TASK STATEMENT -> Beneath this line is the data. Output exactly the lines from the line with "AND/OR/NAND/NOR | 117 | 0.186" to the line with "li1 | 1617 |", both ends included, and nothing more.

ENTRIES PROVIDED ->
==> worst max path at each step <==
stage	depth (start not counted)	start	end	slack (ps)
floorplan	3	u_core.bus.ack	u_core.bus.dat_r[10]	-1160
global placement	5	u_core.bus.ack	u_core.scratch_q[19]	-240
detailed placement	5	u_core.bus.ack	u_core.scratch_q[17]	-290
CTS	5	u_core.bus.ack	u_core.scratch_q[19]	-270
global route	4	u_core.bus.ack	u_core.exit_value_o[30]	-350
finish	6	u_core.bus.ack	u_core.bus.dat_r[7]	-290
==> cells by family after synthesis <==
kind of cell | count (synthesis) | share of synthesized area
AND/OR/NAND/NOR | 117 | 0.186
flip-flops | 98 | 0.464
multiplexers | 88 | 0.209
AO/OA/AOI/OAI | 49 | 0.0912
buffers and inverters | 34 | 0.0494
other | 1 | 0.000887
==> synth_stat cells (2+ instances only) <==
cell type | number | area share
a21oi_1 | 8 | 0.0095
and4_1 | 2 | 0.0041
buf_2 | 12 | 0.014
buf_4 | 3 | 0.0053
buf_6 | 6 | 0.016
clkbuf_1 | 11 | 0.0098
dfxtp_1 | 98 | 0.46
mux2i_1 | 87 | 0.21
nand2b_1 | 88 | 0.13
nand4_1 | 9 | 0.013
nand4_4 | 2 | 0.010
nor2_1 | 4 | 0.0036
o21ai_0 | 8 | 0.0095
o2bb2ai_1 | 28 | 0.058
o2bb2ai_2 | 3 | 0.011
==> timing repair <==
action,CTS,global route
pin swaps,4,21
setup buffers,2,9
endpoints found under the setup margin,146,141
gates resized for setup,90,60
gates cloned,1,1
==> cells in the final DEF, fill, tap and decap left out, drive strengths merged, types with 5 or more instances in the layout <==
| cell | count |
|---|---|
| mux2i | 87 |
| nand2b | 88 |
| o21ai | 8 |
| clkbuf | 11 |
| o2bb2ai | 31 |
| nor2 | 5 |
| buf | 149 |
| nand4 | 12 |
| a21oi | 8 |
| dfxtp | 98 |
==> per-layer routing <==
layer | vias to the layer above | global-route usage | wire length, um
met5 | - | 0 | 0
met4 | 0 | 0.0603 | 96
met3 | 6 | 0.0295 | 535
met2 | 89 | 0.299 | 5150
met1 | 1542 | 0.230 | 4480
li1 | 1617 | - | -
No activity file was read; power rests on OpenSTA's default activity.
[config.mk]
export PLATFORM = sky130hd
export DESIGN_NAME = system_bus_flat
export DESIGN_NICKNAME = d
export VERILOG_FILES = /design/src/verilog/mcu_addr_pkg.sv /design/src/verilog/mcu_bus_pkg.sv /design/src/verilog/wb_bus_if.sv /design/src/verilog/system_bus.sv /design/src/flat_wrapper.sv
export SDC_FILE = /design/constraint.sdc
export NUM_CORES = 1
export LEC_CHECK = 0
export CAP_MARGIN = 15
export CORE_AREA = 2 2 165 167
export DETAILED_ROUTE_END_ITERATION = 10
export DIE_AREA = 0 0 167 169
export DONT_BUFFER_PORTS = 1
export GPL_TIMING_DRIVEN = 0
export HOLD_SLACK_MARGIN = 0.03
export SLEW_MARGIN = 20
export SYNTH_ARGS = -nofsm -noshare
export SYNTH_HDL_FRONTEND = slang
export SYNTH_SLANG_ARGS = --single-unit
[constraint.sdc]
create_clock -name clk_i -period 1.1 [get_ports clk_i]
set_input_delay 0.055 -clock clk_i [delete_from_list [all_inputs] [get_ports clk_i]]
set_output_delay 0.055 -clock clk_i [all_outputs]
set_load 0.02 [all_outputs]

EXERCISE ANSWER ->
AND/OR/NAND/NOR | 117 | 0.186
flip-flops | 98 | 0.464
multiplexers | 88 | 0.209
AO/OA/AOI/OAI | 49 | 0.0912
buffers and inverters | 34 | 0.0494
other | 1 | 0.000887
==> synth_stat cells (2+ instances only) <==
cell type | number | area share
a21oi_1 | 8 | 0.0095
and4_1 | 2 | 0.0041
buf_2 | 12 | 0.014
buf_4 | 3 | 0.0053
buf_6 | 6 | 0.016
clkbuf_1 | 11 | 0.0098
dfxtp_1 | 98 | 0.46
mux2i_1 | 87 | 0.21
nand2b_1 | 88 | 0.13
nand4_1 | 9 | 0.013
nand4_4 | 2 | 0.010
nor2_1 | 4 | 0.0036
o21ai_0 | 8 | 0.0095
o2bb2ai_1 | 28 | 0.058
o2bb2ai_2 | 3 | 0.011
==> timing repair <==
action,CTS,global route
pin swaps,4,21
setup buffers,2,9
endpoints found under the setup margin,146,141
gates resized for setup,90,60
gates cloned,1,1
==> cells in the final DEF, fill, tap and decap left out, drive strengths merged, types with 5 or more instances in the layout <==
| cell | count |
|---|---|
| mux2i | 87 |
| nand2b | 88 |
| o21ai | 8 |
| clkbuf | 11 |
| o2bb2ai | 31 |
| nor2 | 5 |
| buf | 149 |
| nand4 | 12 |
| a21oi | 8 |
| dfxtp | 98 |
==> per-layer routing <==
layer | vias to the layer above | global-route usage | wire length, um
met5 | - | 0 | 0
met4 | 0 | 0.0603 | 96
met3 | 6 | 0.0295 | 535
met2 | 89 | 0.299 | 5150
met1 | 1542 | 0.230 | 4480
li1 | 1617 | - | -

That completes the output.